Chapter One
Kate ran her fingers through her thick tangle of dark hair and sighed. Her arms were drooped over her bare knees and her hands clenched a letter tightly. It was from her grandmother. The one the French government had sent six months ago. The one that informed her family that her parents were dead. Her grandmother had kept the letter to herself, locked in her strong box for it contained the gruesome details of her son and daughter-in-law's deaths. Not appropriate for a young lady, she'd explained. Now, going to school, it was in Kate's possession. Another cluster of tears spilled down her cheeks. It seemed to Kate that she was always crying these days. Wiping them away hurriedly, Kate smoothed out the letter for the umpteenth time and flattened it into her shoulder bag. With a sigh, she recognized her surroundings. In the cushy compartment of the Hogwarts Express, rushing to a school; a nice, solid school, her grandmother had reminded during their goodbye in the London train station which basically consisted of Kate pretending to be fascinated in the carpet motif and her grandmother chiding her about upholding their family's reputation. That was all they seemed to care about, the lot of them. Gloomily, Kate fell back into the seat and let herself cry. For all of them.
The trains stopped with a lurch and the smog from the train caught its breath and smothered the train in its own fog. Checking her makeup, Kate rubbed the redness away from her eyes and pulled her shoulder bag out the door after her into the gaggle of kids. After being jostled nearly to death, she climbed down the metal steps. Outside, the wind traced with smog whipped around her as she looked around. Throngs of other students, some older some younger, weaved their ways around her in search of another familiar face.
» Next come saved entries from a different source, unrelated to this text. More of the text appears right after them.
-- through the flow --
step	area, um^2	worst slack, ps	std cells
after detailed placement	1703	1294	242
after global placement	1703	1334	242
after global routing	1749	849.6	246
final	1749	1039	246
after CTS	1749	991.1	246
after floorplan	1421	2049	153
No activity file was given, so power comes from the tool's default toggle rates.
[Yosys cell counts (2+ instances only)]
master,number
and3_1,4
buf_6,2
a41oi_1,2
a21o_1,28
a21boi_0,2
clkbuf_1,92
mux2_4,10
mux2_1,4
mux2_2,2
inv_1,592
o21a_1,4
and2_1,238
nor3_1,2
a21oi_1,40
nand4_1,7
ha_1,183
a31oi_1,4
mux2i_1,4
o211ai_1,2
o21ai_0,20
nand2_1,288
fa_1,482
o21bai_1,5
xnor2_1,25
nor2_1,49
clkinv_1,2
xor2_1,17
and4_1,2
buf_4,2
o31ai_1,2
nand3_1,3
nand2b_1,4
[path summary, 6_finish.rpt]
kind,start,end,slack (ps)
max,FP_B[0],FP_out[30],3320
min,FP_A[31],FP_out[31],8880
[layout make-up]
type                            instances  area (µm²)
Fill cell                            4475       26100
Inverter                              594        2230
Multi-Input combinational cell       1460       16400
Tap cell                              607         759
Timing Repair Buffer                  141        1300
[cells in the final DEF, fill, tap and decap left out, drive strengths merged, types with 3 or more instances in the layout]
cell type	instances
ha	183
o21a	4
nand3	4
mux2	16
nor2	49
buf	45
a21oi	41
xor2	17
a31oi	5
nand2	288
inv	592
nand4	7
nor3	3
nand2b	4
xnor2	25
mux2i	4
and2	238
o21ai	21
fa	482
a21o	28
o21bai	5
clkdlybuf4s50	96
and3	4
File: design.v
`timescale 1 ns / 1 ns
module myALU (A,B,op,shift_amt,result,overflow,zeroFlag);
input wire[31:0] A,B;
input wire [3:0] op;
input wire [4:0] shift_amt;
output reg overflow;
output integer result;
output zeroFlag;
wire[31:0] B_negative;
assign B_negative = - B ; 
assign zeroFlag = (result==0)?1:0;
integer holder;  
integer mask;
always@(A,B,op,shift_amt)
begin
if (op==0)
	begin
	result = A + B;
	if ((A[31]==B[31]) && (result[31] == ~A[31])) overflow = 1;
	else overflow = 0;
	end
else if (op==1)
	begin
	result = A - B;
	if ((A[31]==B_negative[31]) && (result[31] == ~A[31])) overflow = 1;
	else overflow = 0;
	end
else if (op==2)
	begin
	result = A & B;
	overflow = 0;
	end
else if (op==3)
	begin
	result = A | B;
	overflow = 0;
	end
else if (op==4)
	begin
	result = A<<shift_amt;
	overflow = 0;
	end
else if (op==5)
	begin
	result = A>>shift_amt;
	overflow = 0;
	end
else if (op==6)
	begin
	result = $signed(A)>>>shift_amt;
	overflow = 0;
	end
else if (op==7)
	begin
	holder = A-B;
	if (holder==0)
		result = 0;
	else 
		result = {{31{1'b0}},~holder[31]};
	overflow = 0;
	end
else if (op==8)
	begin
	holder = A-B;
	if (holder==0)
		result = 0;
	else 
		result = {{31{1'b0}},holder[31]};
	overflow = 0;
	end
else begin result = 32'h xxxxxxxx; overflow = 1'b x; end
end
endmodule
module testALU();
 integer  A,B;
 reg [3:0] op;
 reg [4:0] shift_amt;
wire overflow;	wire zeroFlag;
wire[31:0] result;
myALU new1(A,B,op,shift_amt,result,overflow,zeroFlag);
initial
begin
A = 8;
B = 7;
op=1;
shift_amt=3;
$monitor ("op: %d \nA: %b \nB: %b \nResult: %b  %d \noverflow:  %b\nzeroFlag: %b" ,op,A,B,result,$signed(result),overflow,zeroFlag);
end
endmodule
Kate was alone.
"Miss! Kathleen!" a man's voice called from somewhere. "Kate!" Remus Lupin stood amongst the young students, hands cupping his mouth and his prematurely graying hair striking a sudden contrast to his youthful face. He looked thinner than when Kate had last seen him, but his hazel eyes still peered out in stark clarity.
"Remus!" Kate called and waved, finding her way through the crowd to him, unnoticed by other students. When she got closer, the wrinkles and worry on his face became visible. "Oh, Remus…" she reached a hand up to his face. "Are you alright?" His worry made her troubled; he was the rock from her childhood. Worry wasn't something he was supposed to know. He pulled her into his arms by way of assurance.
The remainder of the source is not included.